Teams can decide how they want to trigger Autonomous Coding Agent from Jira. The automation rule can be based on comments, status changes, labels, issue types, or any other Jira automation condition that fits the team's workflow.

The important part is that the rule sends the correct web request to Autonomous Coding Agent.

Required Web Request Details

Support provides the team with:

  • The webhook URL
  • The Jira webhook key

Every Jira automation rule that starts an agent must send:

  • A web request to the webhook URL
  • The webhook key, as provided by support
  • A JSON payload that matches the expected schema

Keep the webhook key private. Anyone with the webhook URL and key may be able to start an agent for the configured team and Jira project.

Example: Trigger From An Issue Comment

The following example shows one possible setup: start the agent when a Jira issue is commented.

You can adapt the trigger, conditions, and prompt text to match your team's workflow.

1. Create A Rule

Open the Jira project where the agent should be available, then go to Project settings -> Automation -> Create rule.

Create a Jira automation rule

2. Select The Trigger

Choose a trigger for the rule. In this example, use an issue comment trigger so the agent can be started from a Jira comment.

Select the Jira automation trigger

3. Add Conditions

Add conditions so the rule only starts the agent when intended.

For example, a team may require a specific text pattern in the comment, such as an agent mention or command. This prevents every issue comment from triggering the agent.
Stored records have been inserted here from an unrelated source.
**config.mk**
```make
export PLATFORM = sky130hd
export DESIGN_NAME = cfg_loader
export DESIGN_NICKNAME = d
export VERILOG_FILES = /design/src/rtl/cfg_pkg.sv /design/src/rtl/cfg_serializer.sv /design/src/rtl/cfg_loader.sv
export SDC_FILE = /design/constraint.sdc
export NUM_CORES = 1
export LEC_CHECK = 0
export ABC_CLOCK_PERIOD_IN_PS = 3600
export CORE_MARGIN = 2
export CORE_UTILIZATION = 26
export CTS_BUF_LIST = sky130_fd_sc_hd__clkbuf_8
export CTS_CLUSTER_DIAMETER = 30
export CTS_CLUSTER_SIZE = 20
export DETAILED_ROUTE_END_ITERATION = 7
export PLACE_DENSITY = 0.5
export SKIP_CTS_REPAIR_TIMING = 1
export SLEW_MARGIN = 20
export SYNTH_ARGS = -nofsm -noshare
export SYNTH_HDL_FRONTEND = slang
export SYNTH_SLANG_ARGS = --single-unit
```
**constraint.sdc**
```tcl
create_clock -name clk -period 3.6 [get_ports clk]
set_clock_uncertainty 0.15 [all_clocks]
set_input_delay 0.36 -clock clk [delete_from_list [all_inputs] [get_ports clk]]
set_output_delay 0.36 -clock clk [all_outputs]
set_load 0.01 [all_outputs]
```
**src/rtl/cfg_pkg.sv**
```systemverilog
// Shared definitions for the CRAM configuration loader: loader state
// encoding and the default chain geometry / settle timing.
package cfg_pkg;

    // Default chain length: one LE = 16 LUT bits + 4 mode bits
    localparam int CFG_CHAIN_LEN  = 20;

    // Default host word width in bits
    localparam int CFG_WORD_W     = 8;

    // Default cycles the fabric is held in reset after the last shifted bit
    localparam int CFG_SETTLE_CYC = 4;

    typedef enum logic [2:0] {
        ST_IDLE   = 3'd0,
        ST_LOAD   = 3'd1,
        ST_SHIFT  = 3'd2,
        ST_SETTLE = 3'd3,
        ST_DONE   = 3'd4
    } cfg_state_t;

endpackage

```
**src/rtl/cfg_serializer.sv**
```systemverilog
// Word datapath of the configuration loader. A parallel-in/serial-out
// register feeds the chain head MSB first, while a serial-in/parallel-out
// register collects the old chain contents returning from the tail. At the
// end of each word the collected bits are presented left-aligned (a short
// final word is zero-padded in its low bits) with a one-cycle valid pulse.
module cfg_serializer
    import cfg_pkg::*;
#(
    parameter int WORD_W = CFG_WORD_W
) (
    input  logic              clk,
    input  logic              nrst,
    input  logic              i_load,
    input  logic [WORD_W-1:0] i_data,
    input  logic              i_shift,
    input  logic              i_last,
    input  logic              i_flush,
    input  logic              i_ret,
    output logic              o_bit,
    output logic              o_wordLast,
    output logic              o_rbValid,
    output logic [WORD_W-1:0] o_rbData
);

    localparam int BCNT_W = $clog2(WORD_W + 1);

    logic [WORD_W-1:0] r_piso;
    logic [WORD_W-1:0] r_sipo;
    logic [BCNT_W-1:0] r_bitCnt;
    logic              r_rbValid;
    logic [WORD_W-1:0] r_rbData;

    logic [WORD_W:0]   w_sipoExt;
    logic [WORD_W-1:0] w_sipoNext;
    logic [BCNT_W-1:0] w_padShift;

    assign w_sipoExt  = {r_sipo, i_ret};
    assign w_sipoNext = w_sipoExt[WORD_W-1:0];
    assign w_padShift = BCNT_W'(WORD_W - 1) - r_bitCnt;

    assign o_bit      = r_piso[WORD_W-1];
    assign o_wordLast = (r_bitCnt == BCNT_W'(WORD_W - 1));
    assign o_rbValid  = r_rbValid;
    assign o_rbData   = r_rbData;

    // Outgoing word: capture on handshake, then present one bit per shift cycle
    always_ff @(posedge clk or negedge nrst) begin
        if (!nrst) begin
            r_piso <= '0;
        end else if (i_load) begin
            r_piso <= i_data;
        end else if (i_shift) begin
            r_piso <= r_piso << 1;
        end
    end

    // Per-word bit count and returning-bit collector, restarted for every word
    always_ff @(posedge clk or negedge nrst) begin
        if (!nrst) begin
            r_bitCnt <= '0;
            r_sipo   <= '0;
        end else if (i_load || i_flush) begin
            r_bitCnt <= '0;
            r_sipo   <= '0;
        end else if (i_shift) begin
            r_bitCnt <= r_bitCnt + BCNT_W'(1);
            r_sipo   <= w_sipoNext;
        end
    end

    // Publish the returned bits one cycle after the last bit of the word
    always_ff @(posedge clk or negedge nrst) begin
        if (!nrst) begin
            r_rbValid <= 1'b0;
            r_rbData  <= '0;
        end else begin
            r_rbValid <= 1'b0;
            if (i_shift && i_last && !i_flush) begin
                r_rbValid <= 1'b1;
                r_rbData  <= w_sipoNext << w_padShift;
            end
        end
    end

endmodule

```
**src/rtl/cfg_loader.sv**
```systemverilog
// CRAM scan-chain configuration loader. Accepts host words, shifts them
// MSB first into the LE configuration chain, returns the previous chain
// contents as readback words, then holds the fabric in reset for a fixed
// settle time before releasing it and flagging done.
module cfg_loader
    import cfg_pkg::*;
#(
    parameter int CHAIN_LEN  = CFG_CHAIN_LEN,
    parameter int WORD_W     = CFG_WORD_W,
    parameter int SETTLE_CYC = CFG_SETTLE_CYC
) (
    input  logic              clk,
    input  logic              nrst,
    input  logic              start,
    input  logic              abort,
    input  logic              s_valid,
    input  logic [WORD_W-1:0] s_data,
    output logic              s_ready,
    output logic              cfg_en,
    output logic              cfg_data,
    input  logic              cfg_ret,
    output logic              fabric_nrst,
    output logic              busy,
    output logic              done,
    output logic              err,
    output logic              rb_valid,
    output logic [WORD_W-1:0] rb_data
);

    localparam int CNT_W = $clog2(CHAIN_LEN + 1);
    localparam int SET_W = $clog2(SETTLE_CYC + 1);

    cfg_state_t       r_state;
    logic [CNT_W-1:0] r_chainCnt;
    logic [SET_W-1:0] r_settleCnt;
    logic             r_sReady;
    logic             r_cfgEn;
    logic             r_fabricNrst;
    logic             r_busy;
    logic             r_done;
    logic             r_err;

    logic w_accept;
    logic w_abortHit;
    logic w_chainLast;
    logic w_wordLast;
    logic w_lastBit;
    logic w_headBit;

    // Abort only matters while a load is running, and it beats a handshake
    assign w_abortHit  = abort && r_busy;
    assign w_accept    = r_sReady && s_valid && !abort;
    assign w_chainLast = (r_chainCnt == CNT_W'(CHAIN_LEN - 1));
    assign w_lastBit   = r_cfgEn && !abort && (w_wordLast || w_chainLast);

    assign s_ready     = r_sReady;
    assign cfg_en      = r_cfgEn;
    assign cfg_data    = w_headBit & r_cfgEn;
    assign fabric_nrst = r_fabricNrst;
    assign busy        = r_busy;
    assign done        = r_done;
    assign err         = r_err;

    cfg_serializer #(
        .WORD_W (WORD_W)
    ) u_serializer (
        .clk        (clk),
        .nrst       (nrst),
        .i_load     (w_accept),
        .i_data     (s_data),
        .i_shift    (r_cfgEn),
        .i_last     (w_lastBit),
        .i_flush    (w_abortHit),
        .i_ret      (cfg_ret),
        .o_bit      (w_headBit),
        .o_wordLast (w_wordLast),
        .o_rbValid  (rb_valid),
        .o_rbData   (rb_data)
    );

    // Load sequencer with registered handshake, shift-enable and status outputs
    always_ff @(posedge clk or negedge nrst) begin
        if (!nrst) begin
            r_state      <= ST_IDLE;
            r_chainCnt   <= '0;
            r_settleCnt  <= '0;
            r_sReady     <= 1'b0;
            r_cfgEn      <= 1'b0;
            r_fabricNrst <= 1'b0;
            r_busy       <= 1'b0;
            r_done       <= 1'b0;
            r_err        <= 1'b0;
        end else if (w_abortHit) begin
            r_state  <= ST_IDLE;
            r_sReady <= 1'b0;
            r_cfgEn  <= 1'b0;
            r_busy   <= 1'b0;
            r_err    <= 1'b1;
        end else begin
            case (r_state)
                ST_IDLE, ST_DONE: begin
                    if (start && !abort) begin
                        r_state      <= ST_LOAD;
                        r_chainCnt   <= '0;
                        r_sReady     <= 1'b1;
                        r_busy       <= 1'b1;
                        r_done       <= 1'b0;
                        r_err        <= 1'b0;
                        r_fabricNrst <= 1'b0;
                    end
                end
                ST_LOAD: begin
                    if (s_valid) begin
                        r_state  <= ST_SHIFT;
                        r_sReady <= 1'b0;
                        r_cfgEn  <= 1'b1;
                    end
                end
                ST_SHIFT: begin
                    r_chainCnt <= r_chainCnt + CNT_W'(1);
                    if (w_chainLast) begin
                        r_state     <= ST_SETTLE;
                        r_cfgEn     <= 1'b0;
                        r_settleCnt <= '0;
                    end else if (w_wordLast) begin
                        r_state  <= ST_LOAD;
                        r_cfgEn  <= 1'b0;
                        r_sReady <= 1'b1;
                    end
                end
                ST_SETTLE: begin
                    if (r_settleCnt == SET_W'(SETTLE_CYC - 1)) begin
                        r_state      <= ST_DONE;
                        r_busy       <= 1'b0;
                        r_done       <= 1'b1;
                        r_fabricNrst <= 1'b1;
                    end else begin
                        r_settleCnt <= r_settleCnt + SET_W'(1);
                    end
                end
                default: begin
                    r_state <= ST_IDLE;
                end
            endcase
        end
    end

endmodule

```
Add a Jira automation condition

4. Configure The Condition

Configure the condition according to your team's preferred trigger pattern.

The exact condition is up to the team. The goal is to make the rule explicit enough that users understand when the agent will start.

Configure the Jira automation condition

5. Send The Web Request

Add a Send web request action.

Use the webhook URL and Jira webhook key provided during onboarding. Configure the request body as custom data and send JSON.

Example payload:

{
  "webhookEvent": "jira:issue_updated",
  "initialPrompt": "This is automatically triggered flow via Jira Automation. Refer to the Jira Ticket {{issue.key}} for information about what needs to be done",
  "email": "{{issue.assignee.emailAddress}}"
}

The initialPrompt is the instruction passed to the agent. You can change the text, but keep the Jira issue key in the prompt so the agent knows which ticket to inspect.

The email field identifies the user context for the run. In this example, the assignee email address is used.

Send a web request from Jira automation

6. Add An Else Block If Needed

If your rule uses an if/else condition, configure the else block according to your team's workflow.

For example, the else block may do nothing, or it may add an internal comment explaining why the agent was not triggered.

Add an else block to the Jira automation rule

Test The Rule

After saving the rule, test it on a Jira issue that belongs to the onboarded project.

Check that:

  • The rule is enabled.
  • The issue matches the configured trigger and conditions.
  • The web request is sent successfully.
  • The payload contains the expected Jira issue key.
  • The agent starts only when the team expects it to start.

If the rule does not trigger the agent, review the Jira automation audit log first. It usually shows whether the trigger, condition, or web request failed.